Cooking For A Crowd - Large Sized Main Dish Recipes
 Chicken Fajitas on the Grill Recipe
Recipes for Quantity Cooking

 

Chicken Fajitas on the Grill

Two 2 lb. pkgs. boneless chicken breasts, cut in 1/4-in. thick slices

2/3 C.  bottled Italian dressing

2 green peppers, sliced

1 red or yellow pepper, sliced

2 onions, sliced

vegetable oil

Sixteen 6" to 8" flour tortillas

Toss chicken slices with Italian dressing and refrigerate for not more than a few hours. The chicken can be cut up a day in advance.

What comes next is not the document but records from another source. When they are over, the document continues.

===== src/rtl/draw_sequencer.sv =====
// draw_sequencer
// Frame-level initiator for the draw engines that write VGA memory. Each
// frame_start runs the map engine (only when a redraw is pending), then the
// player sprite engine, then the enemy sprite engine, one at a time through
// an enable/done handshake. The active engine's pixel stream is forwarded
// onto a single registered VGA write port.
//
// Ports:
//   clock, resetn            system clock, asynchronous active-low reset
//   frame_start, map_redraw  single-cycle requests from game control
//   <eng>_enable / <eng>_done  handshake per engine (map, pl, en)
//   <eng>_x/_y/_colour/_write  engine pixel outputs (9/8/6/1 bits)
//   vga_x/y/colour/plot      registered VGA write port
//   busy, frame_done         sequencer status
//   timeout_err, overrun_err sticky error flags, cleared only by reset
module draw_sequencer #(
  parameter logic [16:0] TIMEOUT = 17'd65535
) (
  input  logic       clock,
  input  logic       resetn,
  input  logic       frame_start,
  input  logic       map_redraw,
  output logic       map_enable,
  input  logic       map_done,
  input  logic [8:0] map_x,
  input  logic [7:0] map_y,
  input  logic [5:0] map_colour,
  input  logic       map_write,
  output logic       pl_enable,
  input  logic       pl_done,
  input  logic [8:0] pl_x,
  input  logic [7:0] pl_y,
  input  logic [5:0] pl_colour,
  input  logic       pl_write,
  output logic       en_enable,
  input  logic       en_done,
  input  logic [8:0] en_x,
  input  logic [7:0] en_y,
  input  logic [5:0] en_colour,
  input  logic       en_write,
  output logic [8:0] vga_x,
  output logic [7:0] vga_y,
  output logic [5:0] vga_colour,
  output logic       vga_plot,
  output logic       busy,
  output logic       frame_done,
  output logic       timeout_err,
  output logic       overrun_err
);

  typedef enum logic [2:0] {
    IDLE, MAP, MAP_ACK, PL, PL_ACK, EN, EN_ACK, FIN
  } state_t;

  state_t      state_q, state_d;
  logic [16:0] wdog_q, wdog_d, wdog_inc;
  logic        wd_hit;
  logic        map_pending_q, map_pending_d;
  logic        timeout_err_q, timeout_err_d;
  logic        overrun_err_q, overrun_err_d;
  logic        map_enable_q, map_enable_d;
  logic        pl_enable_q, pl_enable_d;
  logic        en_enable_q, en_enable_d;
  logic        busy_q, busy_d;
  logic        frame_done_q, frame_done_d;
  logic [8:0]  vga_x_q, vga_x_d;
  logic [7:0]  vga_y_q, vga_y_d;
  logic [5:0]  vga_colour_q, vga_colour_d;
  logic        vga_plot_q, vga_plot_d;

  always_comb begin
    // Saturating increment; the hit test looks at the post-increment value
    // so an engine stays enabled for exactly TIMEOUT cycles.
    wdog_inc      = (wdog_q == '1) ? wdog_q : wdog_q + 17'd1;
    wd_hit        = (wdog_inc >= TIMEOUT);
    state_d       = state_q;
    wdog_d        = wdog_q;
    map_pending_d = map_pending_q;
    timeout_err_d = timeout_err_q;
    overrun_err_d = overrun_err_q;
    vga_x_d       = vga_x_q;
    vga_y_d       = vga_y_q;
    vga_colour_d  = vga_colour_q;
    vga_plot_d    = 1'b0;

    case (state_q)
      IDLE: begin
        if (frame_start) begin
          state_d = map_pending_q ? MAP : PL;
          wdog_d  = '0;
        end
      end
      MAP: begin
        wdog_d       = wdog_inc;
        vga_x_d      = map_x;
        vga_y_d      = map_y;
        vga_colour_d = map_colour;
        vga_plot_d   = map_write;
        if (map_done) begin
          state_d       = MAP_ACK;
          map_pending_d = 1'b0;
        end else if (wd_hit) begin
          state_d       = MAP_ACK;
          timeout_err_d = 1'b1;
        end
      end
      MAP_ACK: begin
        if (!map_done) begin
          state_d = PL;
          wdog_d  = '0;
        end
      end
      PL: begin
        wdog_d       = wdog_inc;
        vga_x_d      = pl_x;
        vga_y_d      = pl_y;
        vga_colour_d = pl_colour;
        vga_plot_d   = pl_write;
        if (pl_done) begin
          state_d = PL_ACK;
        end else if (wd_hit) begin
          state_d       = PL_ACK;
          timeout_err_d = 1'b1;
        end
      end
      PL_ACK: begin
        if (!pl_done) begin
          state_d = EN;
          wdog_d  = '0;
        end
      end
      EN: begin
        wdog_d       = wdog_inc;
        vga_x_d      = en_x;
        vga_y_d      = en_y;
        vga_colour_d = en_colour;
        vga_plot_d   = en_write;
        if (en_done) begin
          state_d = EN_ACK;
        end else if (wd_hit) begin
          state_d       = EN_ACK;
          timeout_err_d = 1'b1;
        end
      end
      EN_ACK: begin
        if (!en_done) begin
          state_d = FIN;
        end
      end
      FIN:     state_d = IDLE;
      default: state_d = IDLE;
    endcase

    // A redraw request overrides the clear from a completed map draw.
    if (map_redraw) begin
      map_pending_d = 1'b1;
    end
    if (frame_start && busy_q) begin
      overrun_err_d = 1'b1;
    end

    // Status and enables are registered from the next state so they are
    // glitch-free and track the state register exactly.
    map_enable_d = (state_d == MAP);
    pl_enable_d  = (state_d == PL);
    en_enable_d  = (state_d == EN);
    busy_d       = (state_d != IDLE);
    frame_done_d = (state_d == FIN);
  end

  always_ff @(posedge clock or negedge resetn) begin
    if (!resetn) begin
      state_q       <= IDLE;
      wdog_q        <= '0;
      map_pending_q <= 1'b1;
      timeout_err_q <= 1'b0;
      overrun_err_q <= 1'b0;
      map_enable_q  <= 1'b0;
      pl_enable_q   <= 1'b0;
      en_enable_q   <= 1'b0;
      busy_q        <= 1'b0;
      frame_done_q  <= 1'b0;
      vga_x_q       <= '0;
      vga_y_q       <= '0;
      vga_colour_q  <= '0;
      vga_plot_q    <= 1'b0;
    end else begin
      state_q       <= state_d;
      wdog_q        <= wdog_d;
      map_pending_q <= map_pending_d;
      timeout_err_q <= timeout_err_d;
      overrun_err_q <= overrun_err_d;
      map_enable_q  <= map_enable_d;
      pl_enable_q   <= pl_enable_d;
      en_enable_q   <= en_enable_d;
      busy_q        <= busy_d;
      frame_done_q  <= frame_done_d;
      vga_x_q       <= vga_x_d;
      vga_y_q       <= vga_y_d;
      vga_colour_q  <= vga_colour_d;
      vga_plot_q    <= vga_plot_d;
    end
  end

  assign map_enable  = map_enable_q;
  assign pl_enable   = pl_enable_q;
  assign en_enable   = en_enable_q;
  assign busy        = busy_q;
  assign frame_done  = frame_done_q;
  assign timeout_err = timeout_err_q;
  assign overrun_err = overrun_err_q;
  assign vga_x       = vga_x_q;
  assign vga_y       = vga_y_q;
  assign vga_colour  = vga_colour_q;
  assign vga_plot    = vga_plot_q;

endmodule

Preheat grill, keeping coals at medium heat. Place a large, heavy skillet on the grill (the handle must be able to withstand heat). To prepare, drizzle some oil in the pan and smooth around with a spatula. Add enough peppers and onions for several servings and cook briefly, stirring constantly. Add chicken slices for several servings and cook through, stirring often.

Using tongs, place chicken, peppers and onions in each flour tortilla. Serve immediately with the same condiments as the Make-Your-Own Tacos (sour cream, guacamole, pico de gallo salsa, chopped onions, shredded cheese and shredded lettuce).

Homemade marinade variation: For a crowd, a bottled marinade shortens the kitchen preparation time. But if the cook is a from-scratch purist, here's a marinade suited to this amount of chicken fajitas. Combine 1/2 cup lime juice, 3 to 5 minced garlic cloves, 1/4 cup vegetable oil and several grinds of black pepper.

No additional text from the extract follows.